-- Opening Marker --
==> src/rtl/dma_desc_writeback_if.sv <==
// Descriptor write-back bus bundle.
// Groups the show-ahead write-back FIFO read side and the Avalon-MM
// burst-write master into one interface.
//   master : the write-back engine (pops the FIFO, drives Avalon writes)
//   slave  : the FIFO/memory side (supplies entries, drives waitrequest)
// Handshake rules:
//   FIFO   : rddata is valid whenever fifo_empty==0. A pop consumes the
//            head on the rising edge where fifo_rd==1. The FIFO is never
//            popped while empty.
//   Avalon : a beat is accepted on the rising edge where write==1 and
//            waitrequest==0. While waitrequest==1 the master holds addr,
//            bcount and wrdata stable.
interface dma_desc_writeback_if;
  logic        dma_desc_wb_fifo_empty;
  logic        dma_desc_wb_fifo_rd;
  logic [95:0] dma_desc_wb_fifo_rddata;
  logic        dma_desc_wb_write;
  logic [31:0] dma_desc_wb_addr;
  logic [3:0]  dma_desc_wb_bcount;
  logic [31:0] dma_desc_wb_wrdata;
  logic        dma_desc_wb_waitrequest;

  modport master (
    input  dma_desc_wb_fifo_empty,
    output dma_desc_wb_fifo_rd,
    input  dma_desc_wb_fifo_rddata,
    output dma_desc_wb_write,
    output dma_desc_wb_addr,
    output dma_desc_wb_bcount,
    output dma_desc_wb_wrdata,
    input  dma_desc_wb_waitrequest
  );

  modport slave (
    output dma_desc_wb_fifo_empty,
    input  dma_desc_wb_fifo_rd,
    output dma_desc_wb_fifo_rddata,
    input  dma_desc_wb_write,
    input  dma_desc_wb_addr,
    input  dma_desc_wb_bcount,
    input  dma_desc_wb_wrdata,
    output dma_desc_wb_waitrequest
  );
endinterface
-- Closing Marker --
-- Opening Marker --
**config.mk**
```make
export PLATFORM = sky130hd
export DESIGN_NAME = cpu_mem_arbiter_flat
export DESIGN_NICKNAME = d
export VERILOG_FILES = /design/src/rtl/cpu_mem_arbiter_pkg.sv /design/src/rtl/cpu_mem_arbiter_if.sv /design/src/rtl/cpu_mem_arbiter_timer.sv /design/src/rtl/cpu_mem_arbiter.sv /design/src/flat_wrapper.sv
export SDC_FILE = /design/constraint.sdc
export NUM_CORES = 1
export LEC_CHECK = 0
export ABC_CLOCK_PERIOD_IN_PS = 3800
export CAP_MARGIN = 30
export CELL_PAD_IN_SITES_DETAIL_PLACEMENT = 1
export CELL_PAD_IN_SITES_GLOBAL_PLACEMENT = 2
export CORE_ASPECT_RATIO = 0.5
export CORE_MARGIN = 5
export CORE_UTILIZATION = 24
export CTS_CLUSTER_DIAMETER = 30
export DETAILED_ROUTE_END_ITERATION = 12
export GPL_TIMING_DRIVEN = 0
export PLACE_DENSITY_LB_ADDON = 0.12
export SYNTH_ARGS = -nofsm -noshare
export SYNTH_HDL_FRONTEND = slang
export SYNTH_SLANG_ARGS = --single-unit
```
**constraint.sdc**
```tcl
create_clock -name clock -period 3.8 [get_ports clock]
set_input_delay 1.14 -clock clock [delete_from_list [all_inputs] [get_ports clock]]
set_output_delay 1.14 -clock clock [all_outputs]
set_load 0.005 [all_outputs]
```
-- Closing Marker --
-- Opening Marker --
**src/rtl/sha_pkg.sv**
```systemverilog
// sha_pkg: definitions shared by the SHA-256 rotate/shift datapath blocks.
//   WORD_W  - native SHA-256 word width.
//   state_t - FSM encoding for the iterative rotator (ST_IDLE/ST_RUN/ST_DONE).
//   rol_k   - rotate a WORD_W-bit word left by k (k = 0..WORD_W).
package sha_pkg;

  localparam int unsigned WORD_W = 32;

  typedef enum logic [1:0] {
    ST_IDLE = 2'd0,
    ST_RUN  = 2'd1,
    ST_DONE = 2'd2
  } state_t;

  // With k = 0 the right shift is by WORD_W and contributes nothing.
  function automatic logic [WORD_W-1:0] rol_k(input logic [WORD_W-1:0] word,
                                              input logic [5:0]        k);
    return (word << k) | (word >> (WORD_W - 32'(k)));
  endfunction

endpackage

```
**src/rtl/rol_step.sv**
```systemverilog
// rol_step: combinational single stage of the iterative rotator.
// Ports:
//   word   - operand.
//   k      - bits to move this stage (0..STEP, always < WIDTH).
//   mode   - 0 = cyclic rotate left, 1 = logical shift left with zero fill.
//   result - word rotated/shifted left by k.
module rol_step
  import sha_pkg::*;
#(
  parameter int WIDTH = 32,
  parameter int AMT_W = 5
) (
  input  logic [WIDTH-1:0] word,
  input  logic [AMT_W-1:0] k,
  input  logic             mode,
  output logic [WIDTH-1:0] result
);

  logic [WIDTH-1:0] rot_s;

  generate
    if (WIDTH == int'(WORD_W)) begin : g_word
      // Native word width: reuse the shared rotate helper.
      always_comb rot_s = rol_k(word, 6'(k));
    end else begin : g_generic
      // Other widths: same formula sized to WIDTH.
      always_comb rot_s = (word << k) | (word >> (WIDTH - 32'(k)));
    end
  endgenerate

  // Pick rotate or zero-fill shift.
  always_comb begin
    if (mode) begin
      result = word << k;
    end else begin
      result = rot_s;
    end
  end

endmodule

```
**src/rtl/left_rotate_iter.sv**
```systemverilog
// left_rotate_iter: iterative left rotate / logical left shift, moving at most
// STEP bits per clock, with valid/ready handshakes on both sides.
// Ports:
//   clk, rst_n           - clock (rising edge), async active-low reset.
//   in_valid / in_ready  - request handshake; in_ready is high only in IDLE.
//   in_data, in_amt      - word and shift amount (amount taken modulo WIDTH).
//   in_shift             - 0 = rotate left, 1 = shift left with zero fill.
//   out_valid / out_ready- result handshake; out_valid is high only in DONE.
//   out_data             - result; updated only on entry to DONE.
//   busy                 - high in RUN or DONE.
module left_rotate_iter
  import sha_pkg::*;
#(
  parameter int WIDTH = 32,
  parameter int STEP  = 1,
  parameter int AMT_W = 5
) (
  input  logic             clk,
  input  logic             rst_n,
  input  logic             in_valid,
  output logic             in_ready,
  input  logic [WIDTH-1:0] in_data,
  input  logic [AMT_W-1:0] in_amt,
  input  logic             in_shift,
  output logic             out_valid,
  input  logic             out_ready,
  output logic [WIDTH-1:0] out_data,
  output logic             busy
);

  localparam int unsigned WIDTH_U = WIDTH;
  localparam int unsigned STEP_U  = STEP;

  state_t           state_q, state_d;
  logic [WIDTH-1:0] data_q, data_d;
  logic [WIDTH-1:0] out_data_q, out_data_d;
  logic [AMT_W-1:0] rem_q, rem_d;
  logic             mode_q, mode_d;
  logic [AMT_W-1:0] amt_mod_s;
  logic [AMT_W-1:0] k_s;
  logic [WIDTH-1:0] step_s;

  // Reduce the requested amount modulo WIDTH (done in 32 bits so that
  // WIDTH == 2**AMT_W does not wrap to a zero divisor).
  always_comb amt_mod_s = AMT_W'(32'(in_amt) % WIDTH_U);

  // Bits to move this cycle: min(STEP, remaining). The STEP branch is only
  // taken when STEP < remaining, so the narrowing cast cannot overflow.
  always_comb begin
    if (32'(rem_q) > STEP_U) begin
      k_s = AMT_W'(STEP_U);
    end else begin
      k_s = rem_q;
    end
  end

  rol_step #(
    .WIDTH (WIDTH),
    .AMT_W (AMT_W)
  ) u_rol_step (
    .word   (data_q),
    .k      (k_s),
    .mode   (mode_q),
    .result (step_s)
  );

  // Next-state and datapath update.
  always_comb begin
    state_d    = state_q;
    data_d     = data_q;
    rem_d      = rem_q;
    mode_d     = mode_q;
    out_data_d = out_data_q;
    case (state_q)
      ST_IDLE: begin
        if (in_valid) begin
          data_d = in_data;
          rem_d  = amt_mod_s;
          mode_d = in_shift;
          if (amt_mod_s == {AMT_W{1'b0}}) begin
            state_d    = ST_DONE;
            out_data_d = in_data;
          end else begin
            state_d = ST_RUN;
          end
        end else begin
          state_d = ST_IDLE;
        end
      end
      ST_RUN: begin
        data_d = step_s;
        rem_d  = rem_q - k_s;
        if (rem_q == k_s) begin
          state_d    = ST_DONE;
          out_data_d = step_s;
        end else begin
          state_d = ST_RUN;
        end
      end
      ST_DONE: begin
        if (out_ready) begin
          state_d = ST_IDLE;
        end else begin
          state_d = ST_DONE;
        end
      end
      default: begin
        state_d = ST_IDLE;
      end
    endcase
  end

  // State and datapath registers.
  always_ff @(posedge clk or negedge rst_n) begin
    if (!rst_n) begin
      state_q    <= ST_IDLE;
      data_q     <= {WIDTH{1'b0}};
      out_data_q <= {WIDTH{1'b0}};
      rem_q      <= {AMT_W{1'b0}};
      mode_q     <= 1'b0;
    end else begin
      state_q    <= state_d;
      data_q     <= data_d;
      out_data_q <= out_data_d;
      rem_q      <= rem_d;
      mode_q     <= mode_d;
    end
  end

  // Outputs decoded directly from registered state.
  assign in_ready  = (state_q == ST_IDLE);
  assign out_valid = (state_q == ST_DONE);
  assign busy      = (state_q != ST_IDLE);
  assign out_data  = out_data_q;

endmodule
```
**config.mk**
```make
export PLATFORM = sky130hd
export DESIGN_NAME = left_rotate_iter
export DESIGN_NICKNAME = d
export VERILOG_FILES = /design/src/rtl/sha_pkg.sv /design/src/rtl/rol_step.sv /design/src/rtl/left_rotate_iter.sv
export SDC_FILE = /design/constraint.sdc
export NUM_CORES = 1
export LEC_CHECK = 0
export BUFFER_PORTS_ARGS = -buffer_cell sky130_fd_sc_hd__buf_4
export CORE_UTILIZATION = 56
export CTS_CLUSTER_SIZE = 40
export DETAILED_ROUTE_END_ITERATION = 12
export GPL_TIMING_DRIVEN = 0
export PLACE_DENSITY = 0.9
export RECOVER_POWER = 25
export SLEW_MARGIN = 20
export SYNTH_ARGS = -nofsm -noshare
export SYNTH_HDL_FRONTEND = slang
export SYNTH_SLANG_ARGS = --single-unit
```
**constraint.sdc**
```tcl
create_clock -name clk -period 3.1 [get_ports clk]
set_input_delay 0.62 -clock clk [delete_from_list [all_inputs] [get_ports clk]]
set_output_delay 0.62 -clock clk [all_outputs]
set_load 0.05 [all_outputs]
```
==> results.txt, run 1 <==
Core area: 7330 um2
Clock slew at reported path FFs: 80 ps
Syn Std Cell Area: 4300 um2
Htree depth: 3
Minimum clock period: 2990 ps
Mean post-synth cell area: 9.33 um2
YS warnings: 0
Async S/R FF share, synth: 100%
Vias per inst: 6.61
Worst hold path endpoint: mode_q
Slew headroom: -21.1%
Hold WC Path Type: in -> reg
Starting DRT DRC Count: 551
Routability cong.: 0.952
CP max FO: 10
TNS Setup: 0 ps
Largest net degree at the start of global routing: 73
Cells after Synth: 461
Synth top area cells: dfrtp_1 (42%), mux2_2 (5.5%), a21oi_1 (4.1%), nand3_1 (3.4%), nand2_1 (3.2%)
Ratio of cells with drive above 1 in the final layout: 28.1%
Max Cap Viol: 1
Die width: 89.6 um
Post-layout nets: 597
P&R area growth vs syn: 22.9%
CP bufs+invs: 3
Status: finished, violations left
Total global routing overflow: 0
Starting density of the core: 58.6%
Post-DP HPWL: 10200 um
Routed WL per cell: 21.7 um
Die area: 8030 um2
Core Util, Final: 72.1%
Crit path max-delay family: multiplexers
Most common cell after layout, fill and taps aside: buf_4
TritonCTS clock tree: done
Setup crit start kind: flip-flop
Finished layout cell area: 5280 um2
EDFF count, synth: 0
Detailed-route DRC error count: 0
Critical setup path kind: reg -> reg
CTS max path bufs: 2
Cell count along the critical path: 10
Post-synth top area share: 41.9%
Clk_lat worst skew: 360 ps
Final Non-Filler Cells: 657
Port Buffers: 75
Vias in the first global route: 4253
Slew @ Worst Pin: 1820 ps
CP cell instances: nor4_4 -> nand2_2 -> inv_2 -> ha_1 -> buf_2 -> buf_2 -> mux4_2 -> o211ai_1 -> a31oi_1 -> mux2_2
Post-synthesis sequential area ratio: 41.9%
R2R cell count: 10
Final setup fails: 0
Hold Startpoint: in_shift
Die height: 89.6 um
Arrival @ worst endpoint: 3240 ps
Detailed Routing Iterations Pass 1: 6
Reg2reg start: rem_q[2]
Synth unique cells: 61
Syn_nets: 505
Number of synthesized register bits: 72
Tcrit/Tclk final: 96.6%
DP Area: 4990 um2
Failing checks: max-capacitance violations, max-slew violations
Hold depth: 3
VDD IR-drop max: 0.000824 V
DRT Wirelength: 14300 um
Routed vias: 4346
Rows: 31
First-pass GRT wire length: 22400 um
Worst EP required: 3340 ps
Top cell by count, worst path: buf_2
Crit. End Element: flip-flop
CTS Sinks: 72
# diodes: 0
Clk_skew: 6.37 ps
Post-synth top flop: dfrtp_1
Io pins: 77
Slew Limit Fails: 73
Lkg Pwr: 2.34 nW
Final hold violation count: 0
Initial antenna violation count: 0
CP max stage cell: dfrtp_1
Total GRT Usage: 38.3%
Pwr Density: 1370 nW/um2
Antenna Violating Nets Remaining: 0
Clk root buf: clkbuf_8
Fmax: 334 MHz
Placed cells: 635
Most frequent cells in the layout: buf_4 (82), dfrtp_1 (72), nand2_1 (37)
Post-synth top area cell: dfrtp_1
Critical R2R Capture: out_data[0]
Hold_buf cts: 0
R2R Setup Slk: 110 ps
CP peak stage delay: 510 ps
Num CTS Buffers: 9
-- Closing Marker --
*Exercise objective*:
Please work out how many lines above contain the string "datapath", and reply with that number alone.

*Output of the exercise*:
3